This seminar course addresses the above questions. It will be heavily based on class discussion and will involve reviewing the current state-of-the-art. This course will focus mostly on practical aspects of building and testing systems. We will discuss several topics in this context, including data race detectors, symbolic execution tools, techniques that expose concurrency and distributed bugs, trusted hardware approaches, application of formal techniques to systems, and the results of empirical studies on systems reliability. Knowledge of operating systems, distributed systems or C programming is a plus.

News

Tentative Schedule

Day Topic
8/21 Introduction
8/23 Overview
8/24 Deadline: papers proposal
8/28 Overview
8/30 Project selection meeting
9/4 Project selection meeting
9/6 TBD
9/11 TBD
9/13 TBD
9/18 TBD
9/18 Deadline: project proposal (w/ extension)
9/20 TBD
9/25 TBD
9/27 TBD
10/2 TBD
10/4 TBD
10/9 October break
10/11 TBD
10/16 TBD
10/18 TBD
10/23 TBD
10/25 Project support meeting
10/26 Deadline: project status update
10/30 TBD
11/1 TBD
11/6 TBD
11/8 TBD
11/13 TBD
11/15 TBD
11/20 Project support
11/22 Thanksgiving vacation
11/27 Project support
11/29 Project support
12/4 Project support
12/5 HARD Deadline: project code delivery (w/ extension)
12/6 Project talks
12/11 HARD Deadline: final project report delivery (w/ extension)
Changes to the schedule will be announced in class or electronically.

Grading

Each student is expected to present one or two papers from the research literature to class (see the list of suggested papers). Students are expected to present the paper as if it was a conference talk: provide background, motivation, explain overall merit and technical details, and answer questions from the audience. Students should feel free to critique the paper (i.e., students do not need to be advocates of the paper). All students are expected to read the presented paper before class and participate in the class discussion.

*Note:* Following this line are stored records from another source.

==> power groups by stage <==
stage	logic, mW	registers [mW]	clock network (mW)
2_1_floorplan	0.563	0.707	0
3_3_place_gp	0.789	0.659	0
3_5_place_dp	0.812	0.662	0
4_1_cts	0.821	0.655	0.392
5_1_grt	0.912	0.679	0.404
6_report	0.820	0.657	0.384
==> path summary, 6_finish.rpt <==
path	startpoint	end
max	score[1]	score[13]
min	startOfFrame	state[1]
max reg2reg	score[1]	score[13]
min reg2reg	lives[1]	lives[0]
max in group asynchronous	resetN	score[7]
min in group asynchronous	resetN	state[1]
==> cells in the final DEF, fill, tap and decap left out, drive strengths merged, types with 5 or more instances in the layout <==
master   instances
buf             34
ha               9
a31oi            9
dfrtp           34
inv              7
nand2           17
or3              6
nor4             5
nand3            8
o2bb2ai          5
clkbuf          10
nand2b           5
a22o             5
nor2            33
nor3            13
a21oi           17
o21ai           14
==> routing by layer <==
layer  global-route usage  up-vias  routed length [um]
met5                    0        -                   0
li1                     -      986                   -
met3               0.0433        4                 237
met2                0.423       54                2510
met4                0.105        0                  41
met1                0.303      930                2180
--- config.mk ---
export PLATFORM = sky130hd
export DESIGN_NAME = instr_fetch_unit
export DESIGN_NICKNAME = d
export VERILOG_FILES = /design/src/rtl/klp32_pkg.sv /design/src/rtl/fetch_fifo.sv /design/src/rtl/instr_fetch_unit.sv
export SDC_FILE = /design/constraint.sdc
export NUM_CORES = 1
export LEC_CHECK = 0
export BUFFER_PORTS_ARGS = -buffer_cell sky130_fd_sc_hd__buf_2
export CAP_MARGIN = 20
export CORE_ASPECT_RATIO = 2
export CORE_UTILIZATION = 50
export CTS_CLUSTER_DIAMETER = 50
export DETAILED_ROUTE_END_ITERATION = 8
export PLACE_DENSITY = 0.73
export SYNTH_ARGS = -nofsm -noshare
export SYNTH_HDL_FRONTEND = slang
export SYNTH_SLANG_ARGS = --single-unit
--- constraint.sdc ---
create_clock -name clk -period 4.93 [get_ports clk]
set_input_delay 0.2465 -clock clk [delete_from_list [all_inputs] [get_ports clk]]
set_output_delay 0.2465 -clock clk [all_outputs]
set_load 0.01 [all_outputs]
`src/rtl/axis_fifo_pkg.sv`:
```
// Shared types and helpers for the AXI4-Stream packet FIFO.
package axis_fifo_pkg;

    localparam int unsigned DEF_DATA_W = 32;
    localparam int unsigned DEF_USER_W = 1;

    // One stored beat at the default widths; the top re-declares it at its own widths.
    typedef struct packed {
        logic [DEF_DATA_W-1:0] tdata;
        logic [DEF_USER_W-1:0] tuser;
        logic                  tlast;
    } entry_t;

    // Oversize-packet discard state machine.
    typedef enum logic [0:0] {
        StIdle,
        StDrop
    } drop_state_t;

    // Pointer width: index bits plus one wrap bit.
    function automatic int unsigned ptr_w(input int unsigned depth);
        return $clog2(depth) + 1;
    endfunction

    function automatic int unsigned sat_min(input int unsigned a, input int unsigned b);
        return (a < b) ? a : b;
    endfunction

    function automatic bit is_pow2(input int unsigned v);
        return (v >= 2) && ((v & (v - 1)) == 0);
    endfunction

endpackage

```
`src/rtl/axis_fifo_ram.sv`:
```
// Flop-array storage: synchronous write, asynchronous (fall-through) read.
module axis_fifo_ram
    import axis_fifo_pkg::*;
#(
    parameter int unsigned DEPTH  = 16,
    parameter type         word_t = entry_t,
    localparam int unsigned AW    = $clog2(DEPTH)
) (
    input  logic          clock,
    input  logic          wr_en,
    input  logic [AW-1:0] wr_addr,
    input  word_t         wr_data,
    input  logic [AW-1:0] rd_addr,
    output word_t         rd_data
);

    word_t mem [DEPTH];

    // Write port: storage is not reset, pointers alone define validity.
    always_ff @(posedge clock) begin
        if (wr_en) begin
            mem[wr_addr] <= wr_data;
        end
    end

    assign rd_data = mem[rd_addr];

endmodule

```
`src/rtl/axis_pkt_fifo.sv`:
```
// AXI4-Stream FIFO with cut-through or store-and-forward packet mode,
// oversize-packet drop, fill level, almost-full and saturating credit count.
module axis_pkt_fifo
    import axis_fifo_pkg::*;
#(
    parameter int unsigned DEPTH       = 16,
    parameter int unsigned DATA_W      = 32,
    parameter int unsigned USER_W      = 1,
    parameter int unsigned PACKET_MODE = 0,
    parameter int unsigned MAX_CNT     = 3,
    parameter int unsigned AFULL_THR   = 12,
    localparam int unsigned LW         = $clog2(DEPTH) + 1,
    localparam int unsigned SW         = $clog2(MAX_CNT + 1)
) (
    input  logic              clock,
    input  logic              reset,
    input  logic              s_axis_tvalid,
    output logic              s_axis_tready,
    input  logic [DATA_W-1:0] s_axis_tdata,
    input  logic [USER_W-1:0] s_axis_tuser,
    input  logic              s_axis_tlast,
    output logic              m_axis_tvalid,
    input  logic              m_axis_tready,
    output logic [DATA_W-1:0] m_axis_tdata,
    output logic [USER_W-1:0] m_axis_tuser,
    output logic              m_axis_tlast,
    output logic [LW-1:0]     level,
    output logic [SW-1:0]     spots,
    output logic              almost_full,
    output logic              pkt_drop
);

    localparam int unsigned AW = $clog2(DEPTH);
    localparam int unsigned PW = ptr_w(DEPTH);
    localparam bit          PM = (PACKET_MODE != 0);

    if (!is_pow2(DEPTH)) begin : g_bad_depth
        $error("axis_pkt_fifo: DEPTH must be a power of two >= 2");
    end
    if (AFULL_THR < 1 || AFULL_THR > DEPTH) begin : g_bad_afull
        $error("axis_pkt_fifo: AFULL_THR must be within 1..DEPTH");
    end
    if (MAX_CNT < 1) begin : g_bad_max_cnt
        $error("axis_pkt_fifo: MAX_CNT must be >= 1");
    end

    typedef struct packed {
        logic [DATA_W-1:0] tdata;
        logic [USER_W-1:0] tuser;
        logic              tlast;
    } beat_t;

    logic [PW-1:0] wr_ptr, rd_ptr, wptr_c, pkt_cnt;
    drop_state_t   state;
    logic          pkt_drop_q;
    logic          ptr_empty, ptr_full, dropping, enter_drop;
    logic          wr_fire, rd_fire, store, pkt_inc, pkt_dec;
    logic [PW-1:0] level_raw;
    logic [31:0]   free_cnt;
    beat_t         wr_beat, rd_beat;

    assign ptr_empty = (wr_ptr == rd_ptr);
    assign ptr_full  = (wr_ptr[AW-1:0] == rd_ptr[AW-1:0]) && (wr_ptr[AW] != rd_ptr[AW]);
    assign dropping  = PM && (state == StDrop);
    // A partial packet that fills the FIFO can never complete, so discard it.
    assign enter_drop = PM && (state == StIdle) && ptr_full && (pkt_cnt == '0);

    // s_tready depends only on registered state, never on m_tready.
    assign s_axis_tready = !reset && (!ptr_full || dropping);
    assign m_axis_tvalid = !reset && (PM ? (pkt_cnt != '0) : !ptr_empty);

    assign wr_fire = s_axis_tvalid && s_axis_tready;
    assign rd_fire = m_axis_tvalid && m_axis_tready;
    assign store   = wr_fire && !dropping;
    assign pkt_inc = PM && store && s_axis_tlast;
    assign pkt_dec = PM && rd_fire && m_axis_tlast;

    assign wr_beat = '{tdata: s_axis_tdata, tuser: s_axis_tuser, tlast: s_axis_tlast};

    axis_fifo_ram #(
        .DEPTH  (DEPTH),
        .word_t (beat_t)
    ) u_ram (
        .clock   (clock),
        .wr_en   (store),
        .wr_addr (wr_ptr[AW-1:0]),
        .wr_data (wr_beat),
        .rd_addr (rd_ptr[AW-1:0]),
        .rd_data (rd_beat)
    );

    assign m_axis_tdata = rd_beat.tdata;
    assign m_axis_tuser = rd_beat.tuser;
    assign m_axis_tlast = rd_beat.tlast;

    // Read, write and commit pointers; entering drop rewinds the write side.
    always_ff @(posedge clock) begin
        if (reset) begin
            wr_ptr <= '0;
            rd_ptr <= '0;
            wptr_c <= '0;
        end else begin
            if (rd_fire) begin
                rd_ptr <= rd_ptr + 1'b1;
            end
            if (enter_drop) begin
                wr_ptr <= wptr_c;
            end else if (store) begin
                wr_ptr <= wr_ptr + 1'b1;
                if (PM && s_axis_tlast) begin
                    wptr_c <= wr_ptr + 1'b1;
                end
            end
        end
    end

    // Count of complete packets held; simultaneous in/out leaves it unchanged.
    always_ff @(posedge clock) begin
        if (reset) begin
            pkt_cnt <= '0;
        end else if (pkt_inc && !pkt_dec) begin
            pkt_cnt <= pkt_cnt + 1'b1;
        end else if (pkt_dec && !pkt_inc) begin
            pkt_cnt <= pkt_cnt - 1'b1;
        end
    end

    // Drop FSM: swallow beats until the oversize packet's tlast, then pulse pkt_drop.
    always_ff @(posedge clock) begin
        if (reset) begin
            state      <= StIdle;
            pkt_drop_q <= 1'b0;
        end else begin
            pkt_drop_q <= 1'b0;
            unique case (state)
                StIdle: begin
                    if (enter_drop) begin
                        state <= StDrop;
                    end
                end
                StDrop: begin
                    if (wr_fire && s_axis_tlast) begin
                        state      <= StIdle;
                        pkt_drop_q <= 1'b1;
                    end
                end
                default: state <= StIdle;
            endcase
        end
    end

    // Status outputs, forced to their idle values while reset is held.
    always_comb begin
        level_raw   = wr_ptr - rd_ptr;
        free_cnt    = 32'(DEPTH) - 32'(level_raw);
        level       = reset ? '0 : level_raw;
        spots       = reset ? SW'(sat_min(DEPTH, MAX_CNT)) : SW'(sat_min(free_cnt, MAX_CNT));
        almost_full = !reset && (32'(level_raw) >= AFULL_THR);
        pkt_drop    = !reset && pkt_drop_q;
    end

endmodule
```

Each student will review two papers and write a written report for each of them, as if reviewing a conference paper. Reviews are due at the beginning of the class in which the reviewed paper is presented.

For academic honesty refer to the Purdue integrity/code of conduct. Except as by prior arrangement or notification by the professor of an extension before the deadline, missing or late work will be counted as a zero/fail.